* Goal of the exercise: Give back an exact copy of the lines in the records below, from the line that has "P_leak at 35.7 nW" through the line that has "count at 7123", and nothing besides.

____ Record set

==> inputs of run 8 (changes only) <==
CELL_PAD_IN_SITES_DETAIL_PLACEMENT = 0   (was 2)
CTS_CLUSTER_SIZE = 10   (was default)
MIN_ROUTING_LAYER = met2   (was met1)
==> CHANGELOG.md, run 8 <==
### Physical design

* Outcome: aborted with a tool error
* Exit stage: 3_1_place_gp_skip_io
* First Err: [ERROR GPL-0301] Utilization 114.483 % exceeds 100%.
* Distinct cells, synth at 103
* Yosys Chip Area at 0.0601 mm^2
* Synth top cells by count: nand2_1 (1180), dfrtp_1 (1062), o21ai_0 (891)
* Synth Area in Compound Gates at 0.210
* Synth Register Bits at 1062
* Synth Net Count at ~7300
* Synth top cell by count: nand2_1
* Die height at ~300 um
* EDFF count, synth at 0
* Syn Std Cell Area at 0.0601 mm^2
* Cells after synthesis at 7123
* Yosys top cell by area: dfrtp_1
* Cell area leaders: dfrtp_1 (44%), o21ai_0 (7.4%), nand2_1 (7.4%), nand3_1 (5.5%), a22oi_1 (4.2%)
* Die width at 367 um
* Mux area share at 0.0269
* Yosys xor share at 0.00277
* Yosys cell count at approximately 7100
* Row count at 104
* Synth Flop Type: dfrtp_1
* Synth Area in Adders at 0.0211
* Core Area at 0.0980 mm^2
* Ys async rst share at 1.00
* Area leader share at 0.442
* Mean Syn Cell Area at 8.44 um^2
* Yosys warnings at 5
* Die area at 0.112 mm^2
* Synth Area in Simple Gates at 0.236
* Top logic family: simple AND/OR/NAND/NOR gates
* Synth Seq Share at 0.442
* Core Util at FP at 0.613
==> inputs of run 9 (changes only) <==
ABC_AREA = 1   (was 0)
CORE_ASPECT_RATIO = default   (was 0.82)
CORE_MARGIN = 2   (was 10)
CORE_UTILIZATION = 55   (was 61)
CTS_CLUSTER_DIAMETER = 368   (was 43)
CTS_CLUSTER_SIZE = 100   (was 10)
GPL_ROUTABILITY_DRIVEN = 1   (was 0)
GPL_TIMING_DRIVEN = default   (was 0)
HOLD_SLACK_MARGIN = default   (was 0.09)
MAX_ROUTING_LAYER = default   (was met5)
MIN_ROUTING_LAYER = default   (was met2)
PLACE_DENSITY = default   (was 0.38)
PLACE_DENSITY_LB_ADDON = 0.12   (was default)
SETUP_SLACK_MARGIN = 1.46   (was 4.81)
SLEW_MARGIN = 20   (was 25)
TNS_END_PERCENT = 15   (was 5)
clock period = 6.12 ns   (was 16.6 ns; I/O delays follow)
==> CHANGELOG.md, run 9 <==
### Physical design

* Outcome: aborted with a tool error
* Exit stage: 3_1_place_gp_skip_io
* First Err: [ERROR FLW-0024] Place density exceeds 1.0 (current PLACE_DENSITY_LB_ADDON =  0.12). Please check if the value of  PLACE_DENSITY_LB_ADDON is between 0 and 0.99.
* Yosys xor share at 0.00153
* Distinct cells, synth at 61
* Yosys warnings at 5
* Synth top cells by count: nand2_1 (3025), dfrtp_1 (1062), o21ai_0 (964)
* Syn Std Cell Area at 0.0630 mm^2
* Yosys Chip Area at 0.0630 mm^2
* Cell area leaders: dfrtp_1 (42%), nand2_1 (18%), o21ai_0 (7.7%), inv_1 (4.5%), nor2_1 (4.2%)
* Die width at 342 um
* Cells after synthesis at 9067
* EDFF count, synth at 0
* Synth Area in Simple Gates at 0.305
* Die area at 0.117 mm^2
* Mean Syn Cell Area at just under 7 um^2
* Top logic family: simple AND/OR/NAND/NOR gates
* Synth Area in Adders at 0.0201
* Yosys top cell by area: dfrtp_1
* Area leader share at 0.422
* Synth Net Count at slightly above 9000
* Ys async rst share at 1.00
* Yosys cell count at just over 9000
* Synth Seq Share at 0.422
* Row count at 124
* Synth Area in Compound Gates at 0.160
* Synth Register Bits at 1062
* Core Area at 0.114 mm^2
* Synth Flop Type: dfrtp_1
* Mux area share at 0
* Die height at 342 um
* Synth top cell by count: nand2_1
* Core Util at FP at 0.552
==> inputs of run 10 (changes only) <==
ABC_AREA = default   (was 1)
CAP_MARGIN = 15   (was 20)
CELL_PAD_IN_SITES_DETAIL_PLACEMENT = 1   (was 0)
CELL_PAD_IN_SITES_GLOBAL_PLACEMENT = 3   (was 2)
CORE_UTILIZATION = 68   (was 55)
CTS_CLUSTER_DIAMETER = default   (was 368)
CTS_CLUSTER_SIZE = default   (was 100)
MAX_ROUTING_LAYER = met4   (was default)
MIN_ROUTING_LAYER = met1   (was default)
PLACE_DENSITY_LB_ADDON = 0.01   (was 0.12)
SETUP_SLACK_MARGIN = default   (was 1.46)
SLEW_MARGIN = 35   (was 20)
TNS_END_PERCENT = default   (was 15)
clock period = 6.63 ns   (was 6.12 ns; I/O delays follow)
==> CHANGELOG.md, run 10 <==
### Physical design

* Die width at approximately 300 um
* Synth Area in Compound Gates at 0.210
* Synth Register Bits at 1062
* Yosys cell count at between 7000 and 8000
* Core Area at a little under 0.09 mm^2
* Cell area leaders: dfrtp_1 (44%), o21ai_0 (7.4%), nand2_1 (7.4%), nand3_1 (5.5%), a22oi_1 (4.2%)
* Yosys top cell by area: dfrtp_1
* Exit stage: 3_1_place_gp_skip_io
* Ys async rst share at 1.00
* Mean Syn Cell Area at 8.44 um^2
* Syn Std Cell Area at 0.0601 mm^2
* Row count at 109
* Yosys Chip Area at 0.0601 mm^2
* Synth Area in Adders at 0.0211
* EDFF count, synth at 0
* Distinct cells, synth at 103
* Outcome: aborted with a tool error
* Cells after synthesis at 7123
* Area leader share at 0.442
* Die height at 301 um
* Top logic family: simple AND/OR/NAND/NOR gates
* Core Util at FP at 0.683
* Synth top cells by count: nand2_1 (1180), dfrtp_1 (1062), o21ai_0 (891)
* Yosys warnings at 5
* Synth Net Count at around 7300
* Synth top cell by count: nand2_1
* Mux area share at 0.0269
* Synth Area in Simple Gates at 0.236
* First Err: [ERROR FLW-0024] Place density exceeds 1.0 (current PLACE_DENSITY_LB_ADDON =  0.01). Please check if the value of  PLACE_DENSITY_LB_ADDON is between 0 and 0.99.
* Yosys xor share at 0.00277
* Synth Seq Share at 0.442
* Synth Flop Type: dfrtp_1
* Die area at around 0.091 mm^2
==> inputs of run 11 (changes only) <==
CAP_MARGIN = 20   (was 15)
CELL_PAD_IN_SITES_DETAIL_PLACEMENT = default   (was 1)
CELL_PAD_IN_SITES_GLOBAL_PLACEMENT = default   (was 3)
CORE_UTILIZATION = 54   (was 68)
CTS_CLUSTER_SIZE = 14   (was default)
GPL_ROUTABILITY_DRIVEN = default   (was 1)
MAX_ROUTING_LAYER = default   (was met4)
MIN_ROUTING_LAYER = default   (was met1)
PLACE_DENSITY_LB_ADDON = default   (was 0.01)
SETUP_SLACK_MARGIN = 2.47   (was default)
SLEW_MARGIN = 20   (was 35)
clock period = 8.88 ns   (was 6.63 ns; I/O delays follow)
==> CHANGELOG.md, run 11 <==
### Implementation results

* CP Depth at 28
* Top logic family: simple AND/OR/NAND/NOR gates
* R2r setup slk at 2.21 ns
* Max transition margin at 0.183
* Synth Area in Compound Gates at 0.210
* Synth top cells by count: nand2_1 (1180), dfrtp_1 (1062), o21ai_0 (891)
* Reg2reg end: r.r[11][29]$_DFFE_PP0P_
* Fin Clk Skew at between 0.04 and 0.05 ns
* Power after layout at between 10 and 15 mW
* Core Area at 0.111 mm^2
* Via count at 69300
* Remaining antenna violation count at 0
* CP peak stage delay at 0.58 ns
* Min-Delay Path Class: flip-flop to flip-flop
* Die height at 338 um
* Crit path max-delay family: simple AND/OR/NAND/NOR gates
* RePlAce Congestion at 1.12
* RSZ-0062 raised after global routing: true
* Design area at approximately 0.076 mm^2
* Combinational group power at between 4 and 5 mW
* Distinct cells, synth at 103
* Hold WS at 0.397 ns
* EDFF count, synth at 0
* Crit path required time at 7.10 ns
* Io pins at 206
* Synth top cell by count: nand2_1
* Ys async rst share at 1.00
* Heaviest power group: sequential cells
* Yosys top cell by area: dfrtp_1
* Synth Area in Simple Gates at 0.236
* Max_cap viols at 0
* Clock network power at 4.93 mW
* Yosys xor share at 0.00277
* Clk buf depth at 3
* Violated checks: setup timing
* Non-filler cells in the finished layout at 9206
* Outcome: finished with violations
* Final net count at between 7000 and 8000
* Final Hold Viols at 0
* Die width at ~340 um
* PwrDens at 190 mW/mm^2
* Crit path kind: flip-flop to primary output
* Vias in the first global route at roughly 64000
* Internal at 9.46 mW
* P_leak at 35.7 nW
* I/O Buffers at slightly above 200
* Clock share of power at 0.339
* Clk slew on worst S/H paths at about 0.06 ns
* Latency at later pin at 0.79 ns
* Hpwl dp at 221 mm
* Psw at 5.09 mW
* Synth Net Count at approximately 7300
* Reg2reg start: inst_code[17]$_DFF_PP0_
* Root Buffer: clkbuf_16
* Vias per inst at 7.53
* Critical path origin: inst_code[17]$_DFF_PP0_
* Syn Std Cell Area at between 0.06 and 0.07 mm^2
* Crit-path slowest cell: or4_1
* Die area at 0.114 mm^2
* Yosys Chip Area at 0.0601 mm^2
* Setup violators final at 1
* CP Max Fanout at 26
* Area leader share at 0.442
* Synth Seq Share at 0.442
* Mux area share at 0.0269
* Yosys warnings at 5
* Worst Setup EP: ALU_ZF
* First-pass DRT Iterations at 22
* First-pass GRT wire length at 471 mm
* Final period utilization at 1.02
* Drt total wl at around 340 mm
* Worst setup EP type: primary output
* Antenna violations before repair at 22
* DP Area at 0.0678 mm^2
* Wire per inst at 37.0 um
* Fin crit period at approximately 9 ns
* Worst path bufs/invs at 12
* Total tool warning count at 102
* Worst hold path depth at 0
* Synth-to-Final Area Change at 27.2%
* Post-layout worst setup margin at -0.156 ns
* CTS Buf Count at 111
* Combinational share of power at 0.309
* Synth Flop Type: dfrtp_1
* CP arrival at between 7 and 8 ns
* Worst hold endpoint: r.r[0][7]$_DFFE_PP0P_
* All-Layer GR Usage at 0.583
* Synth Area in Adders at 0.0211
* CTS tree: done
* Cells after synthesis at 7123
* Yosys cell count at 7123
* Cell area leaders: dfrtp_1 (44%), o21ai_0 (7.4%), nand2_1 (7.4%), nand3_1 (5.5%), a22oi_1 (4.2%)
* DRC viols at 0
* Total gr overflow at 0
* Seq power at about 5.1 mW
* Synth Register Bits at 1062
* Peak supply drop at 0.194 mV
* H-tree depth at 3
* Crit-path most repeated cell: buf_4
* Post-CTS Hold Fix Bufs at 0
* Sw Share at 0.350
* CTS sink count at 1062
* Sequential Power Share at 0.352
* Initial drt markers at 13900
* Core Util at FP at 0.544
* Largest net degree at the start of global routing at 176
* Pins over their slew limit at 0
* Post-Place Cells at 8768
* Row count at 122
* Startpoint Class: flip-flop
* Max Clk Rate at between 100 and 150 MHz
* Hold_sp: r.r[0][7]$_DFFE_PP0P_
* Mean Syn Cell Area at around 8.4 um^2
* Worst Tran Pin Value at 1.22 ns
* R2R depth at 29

________

* Exercise solution:
* P_leak at 35.7 nW
* I/O Buffers at slightly above 200
* Clock share of power at 0.339
* Clk slew on worst S/H paths at about 0.06 ns
* Latency at later pin at 0.79 ns
* Hpwl dp at 221 mm
* Psw at 5.09 mW
* Synth Net Count at approximately 7300
* Reg2reg start: inst_code[17]$_DFF_PP0_
* Root Buffer: clkbuf_16
* Vias per inst at 7.53
* Critical path origin: inst_code[17]$_DFF_PP0_
* Syn Std Cell Area at between 0.06 and 0.07 mm^2
* Crit-path slowest cell: or4_1
* Die area at 0.114 mm^2
* Yosys Chip Area at 0.0601 mm^2
* Setup violators final at 1
* CP Max Fanout at 26
* Area leader share at 0.442
* Synth Seq Share at 0.442
* Mux area share at 0.0269
* Yosys warnings at 5
* Worst Setup EP: ALU_ZF
* First-pass DRT Iterations at 22
* First-pass GRT wire length at 471 mm
* Final period utilization at 1.02
* Drt total wl at around 340 mm
* Worst setup EP type: primary output
* Antenna violations before repair at 22
* DP Area at 0.0678 mm^2
* Wire per inst at 37.0 um
* Fin crit period at approximately 9 ns
* Worst path bufs/invs at 12
* Total tool warning count at 102
* Worst hold path depth at 0
* Synth-to-Final Area Change at 27.2%
* Post-layout worst setup margin at -0.156 ns
* CTS Buf Count at 111
* Combinational share of power at 0.309
* Synth Flop Type: dfrtp_1
* CP arrival at between 7 and 8 ns
* Worst hold endpoint: r.r[0][7]$_DFFE_PP0P_
* All-Layer GR Usage at 0.583
* Synth Area in Adders at 0.0211
* CTS tree: done
* Cells after synthesis at 7123
* Yosys cell count at 7123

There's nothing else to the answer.